Notably, the proposed exemptions do not include express exemptions for the following:

  • A business that purchases a specific business portfolio, which might be considered less than "acquiring or merging with a business"
  • Retail associations and credit unions incorporated in other provinces in Canada, similar to the exemptions for Schedule I and II banks and credit unions incorporated in Ontario
  • Corporations that collect debts for affiliated corporations, similar to the affiliates exemption found in British Columbia's debt collection laws
  • Service providers of creditors who are performing first-party collection activities in the name of the creditor and on behalf of the creditor. We note that Alberta's debt collection laws exclude from the definition of collection agency a collector performing collections in the name of the original creditor. This type of exemption would have been a welcome change, reflecting today's business reality, where outsourcing is common. Exemptions (2) to (7), listed above, contemplate certain business structure exemptions that are business friendly, but do not provide for the service-provider exemption.

Interestingly, the amendments contemplate that the registrar may establish written policies regarding the interpretation, administration and enforcement of the Collections Act, which will be publicly available. We will have to see what these policies may be, but in any event they will add another layer of compliance requirements. On the positive side, assuming a timely process, this may provide a way of obtaining an interpretation from the regulator and public availability of such interpretations.

REMOVAL OF COLLECTOR LICENSING REGIME

A welcome change for debt collectors is the removal of the requirement to have collectors individually licensed. Instead, Bill 156 provides that a collection agency that employs, appoints or authorizes an individual to act as a collector shall exercise due diligence to ensure that the individual complies with the Collections Act and the regulations when acting as a collector. As a result, collection agencies will no longer have to provide notice to the regulator in respect of the commencement or termination of employment of a collector.
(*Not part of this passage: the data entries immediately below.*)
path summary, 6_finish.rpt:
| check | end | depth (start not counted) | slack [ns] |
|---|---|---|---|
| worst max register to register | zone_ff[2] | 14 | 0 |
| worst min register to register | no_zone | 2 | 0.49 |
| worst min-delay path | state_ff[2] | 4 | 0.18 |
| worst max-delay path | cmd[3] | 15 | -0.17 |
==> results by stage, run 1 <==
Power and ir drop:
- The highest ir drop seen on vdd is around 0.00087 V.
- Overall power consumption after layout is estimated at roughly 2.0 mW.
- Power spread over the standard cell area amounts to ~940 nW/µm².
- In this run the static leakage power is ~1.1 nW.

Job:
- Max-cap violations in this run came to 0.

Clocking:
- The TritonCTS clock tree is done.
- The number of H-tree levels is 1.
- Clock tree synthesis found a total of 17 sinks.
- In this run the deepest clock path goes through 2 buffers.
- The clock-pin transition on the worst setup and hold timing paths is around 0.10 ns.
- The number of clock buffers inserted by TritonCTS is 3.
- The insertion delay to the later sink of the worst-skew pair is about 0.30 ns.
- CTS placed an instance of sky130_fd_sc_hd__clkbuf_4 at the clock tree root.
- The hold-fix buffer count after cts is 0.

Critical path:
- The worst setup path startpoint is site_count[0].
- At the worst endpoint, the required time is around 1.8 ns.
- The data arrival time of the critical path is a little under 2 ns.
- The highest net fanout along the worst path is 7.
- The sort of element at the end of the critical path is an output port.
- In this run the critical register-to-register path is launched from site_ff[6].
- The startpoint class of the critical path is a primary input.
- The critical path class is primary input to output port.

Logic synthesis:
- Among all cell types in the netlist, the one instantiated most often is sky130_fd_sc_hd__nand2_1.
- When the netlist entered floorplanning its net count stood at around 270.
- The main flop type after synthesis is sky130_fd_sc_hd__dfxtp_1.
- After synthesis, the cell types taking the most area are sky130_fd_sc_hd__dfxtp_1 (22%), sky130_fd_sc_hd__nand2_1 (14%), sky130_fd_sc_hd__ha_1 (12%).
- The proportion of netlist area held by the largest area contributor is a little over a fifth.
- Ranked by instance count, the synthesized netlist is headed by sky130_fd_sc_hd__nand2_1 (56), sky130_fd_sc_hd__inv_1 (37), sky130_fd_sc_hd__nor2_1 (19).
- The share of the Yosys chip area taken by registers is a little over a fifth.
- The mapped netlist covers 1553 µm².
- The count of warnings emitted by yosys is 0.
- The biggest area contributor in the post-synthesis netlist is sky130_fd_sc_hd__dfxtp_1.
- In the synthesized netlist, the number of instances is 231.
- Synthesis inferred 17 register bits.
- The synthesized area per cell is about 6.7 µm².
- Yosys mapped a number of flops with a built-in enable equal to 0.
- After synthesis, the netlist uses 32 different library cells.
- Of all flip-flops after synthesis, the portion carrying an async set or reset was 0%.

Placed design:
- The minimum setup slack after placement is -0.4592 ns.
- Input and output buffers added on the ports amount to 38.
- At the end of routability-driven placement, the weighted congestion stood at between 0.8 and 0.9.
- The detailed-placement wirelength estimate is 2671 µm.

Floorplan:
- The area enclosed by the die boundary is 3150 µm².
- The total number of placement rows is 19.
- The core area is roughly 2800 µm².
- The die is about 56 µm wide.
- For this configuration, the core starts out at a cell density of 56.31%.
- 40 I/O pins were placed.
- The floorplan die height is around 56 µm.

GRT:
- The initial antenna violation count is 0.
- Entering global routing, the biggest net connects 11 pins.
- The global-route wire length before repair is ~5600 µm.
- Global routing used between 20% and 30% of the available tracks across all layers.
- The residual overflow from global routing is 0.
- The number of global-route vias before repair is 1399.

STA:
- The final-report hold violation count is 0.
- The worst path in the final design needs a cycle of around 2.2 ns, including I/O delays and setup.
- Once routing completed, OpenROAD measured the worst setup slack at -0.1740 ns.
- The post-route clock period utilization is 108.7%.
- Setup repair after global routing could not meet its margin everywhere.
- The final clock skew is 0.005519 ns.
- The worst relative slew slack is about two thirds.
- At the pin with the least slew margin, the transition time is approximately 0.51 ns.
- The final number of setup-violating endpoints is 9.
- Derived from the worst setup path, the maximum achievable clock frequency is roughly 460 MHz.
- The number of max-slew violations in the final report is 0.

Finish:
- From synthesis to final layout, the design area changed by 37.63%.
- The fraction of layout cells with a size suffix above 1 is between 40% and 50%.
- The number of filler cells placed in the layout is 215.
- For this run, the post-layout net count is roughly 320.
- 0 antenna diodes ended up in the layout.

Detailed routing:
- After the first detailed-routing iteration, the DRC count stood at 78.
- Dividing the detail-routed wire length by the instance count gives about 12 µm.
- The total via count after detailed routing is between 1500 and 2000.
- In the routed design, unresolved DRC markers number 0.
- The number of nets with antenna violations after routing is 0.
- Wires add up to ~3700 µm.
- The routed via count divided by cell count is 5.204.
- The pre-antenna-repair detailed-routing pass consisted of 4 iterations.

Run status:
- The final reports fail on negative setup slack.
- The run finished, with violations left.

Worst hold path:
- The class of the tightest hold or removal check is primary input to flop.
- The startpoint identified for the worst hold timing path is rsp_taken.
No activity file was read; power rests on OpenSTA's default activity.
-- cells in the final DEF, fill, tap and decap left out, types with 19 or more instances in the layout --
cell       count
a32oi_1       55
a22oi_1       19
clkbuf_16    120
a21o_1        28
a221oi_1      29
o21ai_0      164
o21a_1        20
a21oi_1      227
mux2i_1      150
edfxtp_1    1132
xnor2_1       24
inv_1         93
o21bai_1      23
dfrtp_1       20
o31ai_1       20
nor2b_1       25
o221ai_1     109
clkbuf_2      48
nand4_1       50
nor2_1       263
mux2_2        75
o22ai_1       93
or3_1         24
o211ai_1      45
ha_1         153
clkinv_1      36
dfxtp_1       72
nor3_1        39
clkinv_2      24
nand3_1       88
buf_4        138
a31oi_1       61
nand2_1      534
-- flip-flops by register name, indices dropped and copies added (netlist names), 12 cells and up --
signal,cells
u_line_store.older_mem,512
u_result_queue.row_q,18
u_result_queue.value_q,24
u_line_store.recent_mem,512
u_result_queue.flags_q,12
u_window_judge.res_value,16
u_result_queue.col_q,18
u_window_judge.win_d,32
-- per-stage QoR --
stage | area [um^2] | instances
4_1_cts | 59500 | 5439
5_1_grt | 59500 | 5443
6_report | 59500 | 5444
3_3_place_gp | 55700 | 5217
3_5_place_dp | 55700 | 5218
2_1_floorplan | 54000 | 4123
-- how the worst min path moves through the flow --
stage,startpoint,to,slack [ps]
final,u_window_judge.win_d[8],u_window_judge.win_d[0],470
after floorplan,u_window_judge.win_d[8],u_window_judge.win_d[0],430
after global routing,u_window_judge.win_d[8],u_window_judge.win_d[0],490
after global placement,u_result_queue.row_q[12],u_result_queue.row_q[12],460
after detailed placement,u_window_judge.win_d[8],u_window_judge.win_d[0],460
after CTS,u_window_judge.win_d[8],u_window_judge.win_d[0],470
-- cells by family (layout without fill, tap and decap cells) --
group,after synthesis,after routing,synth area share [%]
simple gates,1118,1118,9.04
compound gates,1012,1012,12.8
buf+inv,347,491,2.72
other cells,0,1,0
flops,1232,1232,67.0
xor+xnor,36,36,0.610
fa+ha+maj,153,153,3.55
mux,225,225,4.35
## src/rtl/smq_pkg.sv

```systemverilog
`timescale 1ns / 1ps
// ----------------------------------------------------------------------------
// Shared multi-queue FIFO package
// Command and status codes, field widths and the operation record that
// travels from the command front end to the storage back end.
// ----------------------------------------------------------------------------
package smq_pkg;

   localparam int CMD_W    = 2;
   localparam int QID_W    = 4;
   localparam int DATA_W   = 32;
   localparam int STATUS_W = 2;
   localparam int REF_W    = 8;

   localparam logic [CMD_W-1:0] CMD_CREATE  = 2'd0;
   localparam logic [CMD_W-1:0] CMD_PUSH    = 2'd1;
   localparam logic [CMD_W-1:0] CMD_POP     = 2'd2;
   localparam logic [CMD_W-1:0] CMD_DESTROY = 2'd3;

   localparam logic [STATUS_W-1:0] ST_OK     = 2'd0;
   localparam logic [STATUS_W-1:0] ST_EMPTY  = 2'd1;
   localparam logic [STATUS_W-1:0] ST_FULL   = 2'd2;
   localparam logic [STATUS_W-1:0] ST_REFERR = 2'd3;

   localparam logic [REF_W-1:0] REF_MAX = 8'd255;

   // Outcome of one command, as decided by the front end.
   typedef struct packed {
      logic [STATUS_W-1:0] status;
      logic [REF_W-1:0]    ref_after;
      logic                mem_wr;
      logic                mem_rd;
   } smq_op_type;

endpackage

```

## src/rtl/smq_if.sv

```systemverilog
`timescale 1ns / 1ps
// ----------------------------------------------------------------------------
// Shared multi-queue FIFO channels
// Valid/ready interfaces for the command channel and the result channel.
// ----------------------------------------------------------------------------
interface smq_req_if import smq_pkg::*; ();
   logic                     valid;
   logic                     ready;
   logic [CMD_W-1:0]         cmd;
   logic [QID_W-1:0]         queue_id;
   logic signed [DATA_W-1:0] push_value;

   modport source (output valid, output cmd, output queue_id, output push_value,
                   input ready);
   modport sink   (input valid, input cmd, input queue_id, input push_value,
                   output ready);
endinterface


```

## src/rtl/smq_front.sv

```systemverilog
`timescale 1ns / 1ps
// ----------------------------------------------------------------------------
// Shared multi-queue FIFO command front end
// Accepts command beats, keeps the per-queue head, fill and reference
// count, decides each command's outcome and storage access at once.
// ----------------------------------------------------------------------------
module smq_front import smq_pkg::*; #(
   parameter int NUM_QUEUES  = 16,
   parameter int QUEUE_DEPTH = 128,
   parameter int QW          = 4,
   parameter int AW          = 7,
   parameter int ADDR_W      = 11
) (
   input  logic               clock,
   input  logic               reset,
   smq_req_if.sink            req_ch,
   input  logic               opq_full,
   output logic               opq_push,
   output smq_op_type         opq_op,
   output logic [ADDR_W-1:0]  opq_addr,
   output logic [DATA_W-1:0]  opq_data
);

   localparam logic [AW:0] DEPTH_F = (AW+1)'(QUEUE_DEPTH);

   logic [AW-1:0]    head_ff [NUM_QUEUES];
   logic [AW:0]      fill_ff [NUM_QUEUES];
   logic [REF_W-1:0] ref_ff  [NUM_QUEUES];

   logic             accept;
   logic             in_range;
   logic [QW-1:0]    q;
   logic [AW-1:0]    cur_head;
   logic [AW:0]      cur_fill;
   logic [REF_W-1:0] cur_ref;
   logic [AW:0]      tail_sum;
   logic [AW:0]      head_sum;
   logic [AW-1:0]    tail_idx;
   logic [AW-1:0]    head_inc;
   logic [AW-1:0]    head_in;
   logic [AW:0]      fill_in;
   logic [REF_W-1:0] ref_in;
   logic [AW-1:0]    mem_idx;
   smq_op_type       op;

   assign req_ch.ready = !opq_full;
   assign accept       = req_ch.valid && !opq_full;
   assign in_range     = 32'(req_ch.queue_id) < 32'(NUM_QUEUES);
   assign q            = QW'(req_ch.queue_id);

   assign cur_head = head_ff[q];
   assign cur_fill = fill_ff[q];
   assign cur_ref  = ref_ff[q];

   // Sums stay below twice the depth, so one conditional subtract wraps them.
   assign tail_sum = (AW+1)'(cur_head) + cur_fill;
   assign head_sum = (AW+1)'(cur_head) + (AW+1)'(1);
   assign tail_idx = (tail_sum >= DEPTH_F) ? AW'(tail_sum - DEPTH_F) : AW'(tail_sum);
   assign head_inc = (head_sum >= DEPTH_F) ? '0 : AW'(head_sum);

   always_comb begin
      head_in       = cur_head;
      fill_in       = cur_fill;
      ref_in        = cur_ref;
      mem_idx       = cur_head;
      op.status     = ST_OK;
      op.mem_wr     = 1'b0;
      op.mem_rd     = 1'b0;
      case (req_ch.cmd)
         CMD_CREATE: begin
            if (cur_ref == REF_MAX) begin
               op.status = ST_REFERR;
            end else begin
               ref_in = cur_ref + REF_W'(1);
            end
         end
         CMD_PUSH: begin
            if (cur_fill == DEPTH_F) begin
               op.status = ST_FULL;
            end else begin
               op.mem_wr = 1'b1;
               mem_idx   = tail_idx;
               fill_in   = cur_fill + (AW+1)'(1);
            end
         end
         CMD_POP: begin
            if (cur_fill == '0) begin
               op.status = ST_EMPTY;
            end else begin
               op.mem_rd = 1'b1;
               head_in   = head_inc;
               fill_in   = cur_fill - (AW+1)'(1);
            end
         end
         CMD_DESTROY: begin
            if (cur_ref == '0) begin
               op.status = ST_REFERR;
            end else begin
               ref_in = cur_ref - REF_W'(1);
               // The last reference gone empties the queue.
               if (ref_in == '0) begin
                  head_in = '0;
                  fill_in = '0;
               end
            end
         end
         default: begin
            op.status = ST_OK;
         end
      endcase
      op.ref_after = ref_in;
      if (!in_range) begin
         op.status    = ST_OK;
         op.mem_wr    = 1'b0;
         op.mem_rd    = 1'b0;
         op.ref_after = '0;
      end
   end

   assign opq_push = accept;
   assign opq_op   = op;
   assign opq_addr = ADDR_W'(q) * ADDR_W'(QUEUE_DEPTH) + ADDR_W'(mem_idx);
   assign opq_data = req_ch.push_value;

   always_ff @(posedge clock) begin
      if (reset) begin
         for (int i = 0; i < NUM_QUEUES; i++) begin
            head_ff[i] <= '0;
            fill_ff[i] <= '0;
            ref_ff[i]  <= '0;
         end
      end else if (accept && in_range) begin
         head_ff[q] <= head_in;
         fill_ff[q] <= fill_in;
         ref_ff[q]  <= ref_in;
      end
   end

endmodule

```

## src/flat_wrapper.sv

```systemverilog
// flat-port wrapper written by rule: the top's interface ports become plain ports
module smq_front_flat import smq_pkg::*;
#(
   parameter int NUM_QUEUES  = 16,
   parameter int QUEUE_DEPTH = 128,
   parameter int QW          = 4,
   parameter int AW          = 7,
   parameter int ADDR_W      = 11
)
  (clock, reset, opq_full, opq_push, opq_op, opq_addr, opq_data, req_ch_valid, req_ch_cmd, req_ch_queue_id, req_ch_push_value, req_ch_ready);
  smq_req_if req_ch_i ();
  input  logic clock;
  input  logic reset;
  input  logic opq_full;
  output logic opq_push;
  output smq_op_type opq_op;
  output logic [ADDR_W-1:0] opq_addr;
  output logic [DATA_W-1:0] opq_data;
  input wire logic [$bits(req_ch_i.valid)-1:0] req_ch_valid;
  input wire logic [$bits(req_ch_i.cmd)-1:0] req_ch_cmd;
  input wire logic [$bits(req_ch_i.queue_id)-1:0] req_ch_queue_id;
  input wire logic [$bits(req_ch_i.push_value)-1:0] req_ch_push_value;
  output wire logic [$bits(req_ch_i.ready)-1:0] req_ch_ready;
  assign req_ch_i.valid = req_ch_valid;
  assign req_ch_i.cmd = req_ch_cmd;
  assign req_ch_i.queue_id = req_ch_queue_id;
  assign req_ch_i.push_value = req_ch_push_value;
  assign req_ch_ready = req_ch_i.ready;
  smq_front #(.NUM_QUEUES(NUM_QUEUES), .QUEUE_DEPTH(QUEUE_DEPTH), .QW(QW), .AW(AW), .ADDR_W(ADDR_W)) u_core (.clock(clock), .reset(reset), .req_ch(req_ch_i), .opq_full(opq_full), .opq_push(opq_push), .opq_op(opq_op), .opq_addr(opq_addr), .opq_data(opq_data));
endmodule
```
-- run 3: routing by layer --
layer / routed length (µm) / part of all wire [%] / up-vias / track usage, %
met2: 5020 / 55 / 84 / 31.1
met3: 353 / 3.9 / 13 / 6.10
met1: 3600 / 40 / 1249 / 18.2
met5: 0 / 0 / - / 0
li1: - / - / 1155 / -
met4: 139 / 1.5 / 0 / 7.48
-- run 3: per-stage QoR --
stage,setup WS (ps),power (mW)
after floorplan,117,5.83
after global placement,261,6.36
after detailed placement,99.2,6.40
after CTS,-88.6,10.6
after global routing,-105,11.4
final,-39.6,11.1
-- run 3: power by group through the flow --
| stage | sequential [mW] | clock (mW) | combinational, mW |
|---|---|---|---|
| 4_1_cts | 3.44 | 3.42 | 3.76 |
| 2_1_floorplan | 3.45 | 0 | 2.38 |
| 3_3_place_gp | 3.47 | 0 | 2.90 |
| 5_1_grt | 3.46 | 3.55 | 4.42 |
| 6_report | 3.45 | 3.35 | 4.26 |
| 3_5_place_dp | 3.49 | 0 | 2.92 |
**src/rtl/tpa_pkg.sv**
```systemverilog
`default_nettype none

package tpa_pkg;

  // Input coordinate and result widths
  localparam int unsigned COORD_W = 16;
  localparam int unsigned PERIM_W = 27;
  localparam int unsigned AREA_W  = 40;

  // Side square root: 50-bit radicand (49 used), 25-bit root, one bit per stage
  localparam int unsigned SIDE_K  = 25;
  localparam int unsigned SIDE_RW = 2 * SIDE_K;

  // Area square root: 108-bit radicand, 54-bit root, one bit per stage
  localparam int unsigned AREA_K     = 54;
  localparam int unsigned AREA_RW    = 2 * AREA_K;
  localparam int unsigned AREA_SHIFT = 10;

  // Factor products and their 27-bit halves
  localparam int unsigned HALF_W = 27;
  localparam int unsigned PROD_W = 2 * HALF_W;

  // Side unit: diff, square, sum stages, then the root stages
  localparam int unsigned SIDE_LAT = 3 + SIDE_K;

  // Input register, side unit, four product stages, root entry, root stages
  localparam int unsigned TOTAL_LAT = 1 + SIDE_LAT + 4 + 1 + AREA_K;

endpackage

`default_nettype wire

```
**src/rtl/tpa_side.sv**
```systemverilog
`default_nettype none

module tpa_side (
  input  wire logic                                clk_i,
  input  wire logic signed [tpa_pkg::COORD_W-1:0]  x1_i,
  input  wire logic signed [tpa_pkg::COORD_W-1:0]  y1_i,
  input  wire logic signed [tpa_pkg::COORD_W-1:0]  x2_i,
  input  wire logic signed [tpa_pkg::COORD_W-1:0]  y2_i,
  output logic             [tpa_pkg::SIDE_K-1:0]   side_o
);

  localparam int unsigned K  = tpa_pkg::SIDE_K;
  localparam int unsigned RW = tpa_pkg::SIDE_RW;
  localparam int unsigned CW = tpa_pkg::COORD_W;

  logic signed [CW:0]   diff_x, diff_y;
  logic [CW-1:0]        dx_q, dy_q;
  logic [2*CW-1:0]      sqx_q, sqy_q;
  logic [2*CW:0]        sq_sum;

  logic [RW-1:0]        rad_q  [K];
  logic [K+1:0]         rem_q  [K];
  logic [K-1:0]         root_q [K+1];

  // Absolute coordinate differences
  assign diff_x = {x1_i[CW-1], x1_i} - {x2_i[CW-1], x2_i};
  assign diff_y = {y1_i[CW-1], y1_i} - {y2_i[CW-1], y2_i};

  always_ff @(posedge clk_i) begin
    dx_q <= diff_x[CW] ? CW'(-diff_x) : diff_x[CW-1:0];
    dy_q <= diff_y[CW] ? CW'(-diff_y) : diff_y[CW-1:0];
  end

  // Square each difference
  always_ff @(posedge clk_i) begin
    sqx_q <= dx_q * dx_q;
    sqy_q <= dy_q * dy_q;
  end

  // Sum and scale into Q.16 before the root
  assign sq_sum = {1'b0, sqx_q} + {1'b0, sqy_q};

  always_ff @(posedge clk_i) begin
    rad_q[0]  <= {1'b0, sq_sum, 16'b0};
    rem_q[0]  <= '0;
    root_q[0] <= '0;
  end

  // Restoring square root, one root bit per stage
  for (genvar k = 0; k < K; k++) begin : g_step
    logic [K+1:0] cur, trial;
    logic         ge;

    assign cur   = {rem_q[k][K-1:0], rad_q[k][RW-1 -: 2]};
    assign trial = {root_q[k], 2'b01};
    assign ge    = cur >= trial;

    always_ff @(posedge clk_i) begin
      root_q[k+1] <= {root_q[k][K-2:0], ge};
    end

    if (k < K - 1) begin : g_carry
      always_ff @(posedge clk_i) begin
        rad_q[k+1] <= rad_q[k] << 2;
        rem_q[k+1] <= ge ? cur - trial : cur;
      end
    end
  end

  assign side_o = root_q[K];

endmodule

`default_nettype wire

```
EXPANSION OF "COLLECTION AGENCY"?

The amendments to the Collections Act would include an expansion of the definition of "collection agency" to "a person who purchases debts that are in arrears and collects them". "Arrears" is defined as a debt that is past due and that meets certain criteria, if any, to be set out in Regulations.

This expanded definition will likely not have a dramatic impact of the types of entities that are regulated, as this description captures those entities traditionally thought of as "collection agencies".

WHAT'S NEXT?

Bill 156 was carried on first reading on December 9, 2015. The Legislature adjourned on December 10, 2015 and will resume on February 16, 2016, after which the bill will be up for second reading.

The content of this article is intended to provide a general guide to the subject matter. Specialist advice should be sought about your specific circumstances.